# YOUR GOAL:
Among the lines of the data below, count those that hold the word "assign". Answer with the number alone.

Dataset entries
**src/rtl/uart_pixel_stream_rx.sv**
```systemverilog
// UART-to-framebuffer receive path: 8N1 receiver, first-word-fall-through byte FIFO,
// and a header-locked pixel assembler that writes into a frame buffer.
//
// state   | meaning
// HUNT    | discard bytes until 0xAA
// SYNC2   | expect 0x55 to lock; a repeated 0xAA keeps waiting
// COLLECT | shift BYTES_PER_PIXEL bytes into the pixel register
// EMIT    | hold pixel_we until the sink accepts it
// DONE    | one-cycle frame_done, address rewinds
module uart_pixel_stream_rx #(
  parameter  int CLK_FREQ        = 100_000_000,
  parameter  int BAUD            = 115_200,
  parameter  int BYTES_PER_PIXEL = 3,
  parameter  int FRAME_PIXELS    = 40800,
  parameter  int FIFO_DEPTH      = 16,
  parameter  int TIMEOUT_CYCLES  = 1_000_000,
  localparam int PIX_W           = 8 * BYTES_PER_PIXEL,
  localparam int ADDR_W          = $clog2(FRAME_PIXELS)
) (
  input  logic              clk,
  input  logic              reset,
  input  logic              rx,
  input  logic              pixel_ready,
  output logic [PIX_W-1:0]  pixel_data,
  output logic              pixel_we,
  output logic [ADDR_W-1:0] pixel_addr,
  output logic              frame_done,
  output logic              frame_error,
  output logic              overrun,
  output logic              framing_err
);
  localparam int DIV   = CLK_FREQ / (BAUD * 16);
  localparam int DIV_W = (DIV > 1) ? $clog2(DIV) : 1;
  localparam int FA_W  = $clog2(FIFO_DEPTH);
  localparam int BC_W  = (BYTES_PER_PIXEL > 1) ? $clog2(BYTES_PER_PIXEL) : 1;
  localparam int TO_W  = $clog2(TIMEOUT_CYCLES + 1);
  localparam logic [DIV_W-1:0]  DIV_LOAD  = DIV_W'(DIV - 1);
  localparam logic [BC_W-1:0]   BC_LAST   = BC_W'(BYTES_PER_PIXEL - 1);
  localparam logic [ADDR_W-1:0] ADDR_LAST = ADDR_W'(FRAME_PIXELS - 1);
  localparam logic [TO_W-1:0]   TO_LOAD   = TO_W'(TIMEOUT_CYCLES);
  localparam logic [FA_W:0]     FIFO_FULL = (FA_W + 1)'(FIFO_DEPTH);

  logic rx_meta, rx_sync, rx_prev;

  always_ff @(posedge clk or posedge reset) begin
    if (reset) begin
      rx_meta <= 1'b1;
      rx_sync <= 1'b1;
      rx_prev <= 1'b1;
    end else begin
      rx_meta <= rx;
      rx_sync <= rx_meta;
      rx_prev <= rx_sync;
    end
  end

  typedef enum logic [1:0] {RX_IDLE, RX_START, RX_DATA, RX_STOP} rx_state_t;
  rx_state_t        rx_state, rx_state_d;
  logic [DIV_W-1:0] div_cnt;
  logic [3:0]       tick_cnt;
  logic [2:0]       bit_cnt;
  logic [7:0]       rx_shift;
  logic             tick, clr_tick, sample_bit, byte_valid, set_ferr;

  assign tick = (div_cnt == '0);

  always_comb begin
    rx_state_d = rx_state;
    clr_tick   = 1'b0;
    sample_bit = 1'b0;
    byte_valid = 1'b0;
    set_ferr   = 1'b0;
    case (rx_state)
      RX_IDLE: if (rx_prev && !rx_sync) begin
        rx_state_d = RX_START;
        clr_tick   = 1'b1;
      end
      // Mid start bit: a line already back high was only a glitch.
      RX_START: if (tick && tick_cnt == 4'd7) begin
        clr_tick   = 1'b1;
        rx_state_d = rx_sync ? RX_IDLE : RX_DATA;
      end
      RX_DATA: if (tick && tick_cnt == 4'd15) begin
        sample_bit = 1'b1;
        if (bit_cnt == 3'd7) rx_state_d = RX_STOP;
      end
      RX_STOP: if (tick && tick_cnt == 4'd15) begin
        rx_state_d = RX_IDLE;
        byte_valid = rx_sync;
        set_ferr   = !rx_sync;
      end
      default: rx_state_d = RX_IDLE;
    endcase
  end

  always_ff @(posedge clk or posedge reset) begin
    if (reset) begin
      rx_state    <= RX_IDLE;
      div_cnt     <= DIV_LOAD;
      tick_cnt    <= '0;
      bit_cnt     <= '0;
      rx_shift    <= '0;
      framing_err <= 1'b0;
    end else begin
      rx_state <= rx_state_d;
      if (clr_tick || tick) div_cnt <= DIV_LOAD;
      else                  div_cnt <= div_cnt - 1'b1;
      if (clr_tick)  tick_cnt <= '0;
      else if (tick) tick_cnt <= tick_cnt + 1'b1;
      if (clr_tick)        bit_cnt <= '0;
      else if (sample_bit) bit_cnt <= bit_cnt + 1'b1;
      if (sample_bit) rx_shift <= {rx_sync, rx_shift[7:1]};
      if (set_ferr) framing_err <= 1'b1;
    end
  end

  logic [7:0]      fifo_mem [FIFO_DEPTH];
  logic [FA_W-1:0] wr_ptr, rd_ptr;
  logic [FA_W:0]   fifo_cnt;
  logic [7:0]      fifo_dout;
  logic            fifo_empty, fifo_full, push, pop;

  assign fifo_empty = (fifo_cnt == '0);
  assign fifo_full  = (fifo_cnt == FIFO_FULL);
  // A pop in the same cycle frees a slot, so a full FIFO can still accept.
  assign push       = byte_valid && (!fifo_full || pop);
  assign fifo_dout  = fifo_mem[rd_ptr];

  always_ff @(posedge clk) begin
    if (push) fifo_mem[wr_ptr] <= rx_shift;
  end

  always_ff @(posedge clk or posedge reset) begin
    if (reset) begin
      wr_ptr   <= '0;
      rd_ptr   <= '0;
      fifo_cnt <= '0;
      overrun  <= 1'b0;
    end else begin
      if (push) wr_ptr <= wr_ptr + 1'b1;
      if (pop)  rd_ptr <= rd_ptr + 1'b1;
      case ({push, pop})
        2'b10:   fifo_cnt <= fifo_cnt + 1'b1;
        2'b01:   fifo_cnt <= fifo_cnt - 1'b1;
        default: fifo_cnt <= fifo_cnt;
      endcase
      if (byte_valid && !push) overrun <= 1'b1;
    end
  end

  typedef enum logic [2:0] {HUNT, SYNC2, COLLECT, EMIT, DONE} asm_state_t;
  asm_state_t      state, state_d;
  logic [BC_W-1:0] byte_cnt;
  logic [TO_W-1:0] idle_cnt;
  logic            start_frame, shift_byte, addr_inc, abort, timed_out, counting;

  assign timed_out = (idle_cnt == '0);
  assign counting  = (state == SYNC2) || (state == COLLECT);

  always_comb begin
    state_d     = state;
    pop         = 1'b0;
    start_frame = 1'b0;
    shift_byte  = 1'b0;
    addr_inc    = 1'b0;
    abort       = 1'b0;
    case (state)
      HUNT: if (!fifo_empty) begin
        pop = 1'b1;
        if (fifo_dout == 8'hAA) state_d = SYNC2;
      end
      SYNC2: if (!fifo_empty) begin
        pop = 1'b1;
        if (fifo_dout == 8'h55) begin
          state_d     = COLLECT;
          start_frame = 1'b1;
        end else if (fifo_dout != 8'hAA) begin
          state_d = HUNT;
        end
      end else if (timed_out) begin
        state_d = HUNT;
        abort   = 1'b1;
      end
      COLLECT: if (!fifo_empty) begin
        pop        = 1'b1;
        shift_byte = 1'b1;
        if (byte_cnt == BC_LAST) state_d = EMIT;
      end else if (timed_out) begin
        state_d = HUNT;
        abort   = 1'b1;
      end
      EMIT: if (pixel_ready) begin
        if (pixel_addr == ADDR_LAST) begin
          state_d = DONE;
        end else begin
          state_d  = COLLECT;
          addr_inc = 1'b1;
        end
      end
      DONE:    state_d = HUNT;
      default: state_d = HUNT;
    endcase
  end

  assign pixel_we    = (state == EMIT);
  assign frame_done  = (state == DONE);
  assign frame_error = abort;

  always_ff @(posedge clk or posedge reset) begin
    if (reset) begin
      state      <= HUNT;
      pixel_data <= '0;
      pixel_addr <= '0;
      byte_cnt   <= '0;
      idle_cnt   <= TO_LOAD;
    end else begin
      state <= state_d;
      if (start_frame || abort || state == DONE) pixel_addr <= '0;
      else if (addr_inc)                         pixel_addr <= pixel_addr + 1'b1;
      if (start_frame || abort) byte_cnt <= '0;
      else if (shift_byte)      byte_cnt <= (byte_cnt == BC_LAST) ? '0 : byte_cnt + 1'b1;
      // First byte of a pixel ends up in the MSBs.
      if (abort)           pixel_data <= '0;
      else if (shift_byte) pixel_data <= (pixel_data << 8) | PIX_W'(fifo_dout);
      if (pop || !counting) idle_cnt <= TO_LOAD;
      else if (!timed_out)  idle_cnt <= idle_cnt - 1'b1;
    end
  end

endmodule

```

# RESPONSE:
10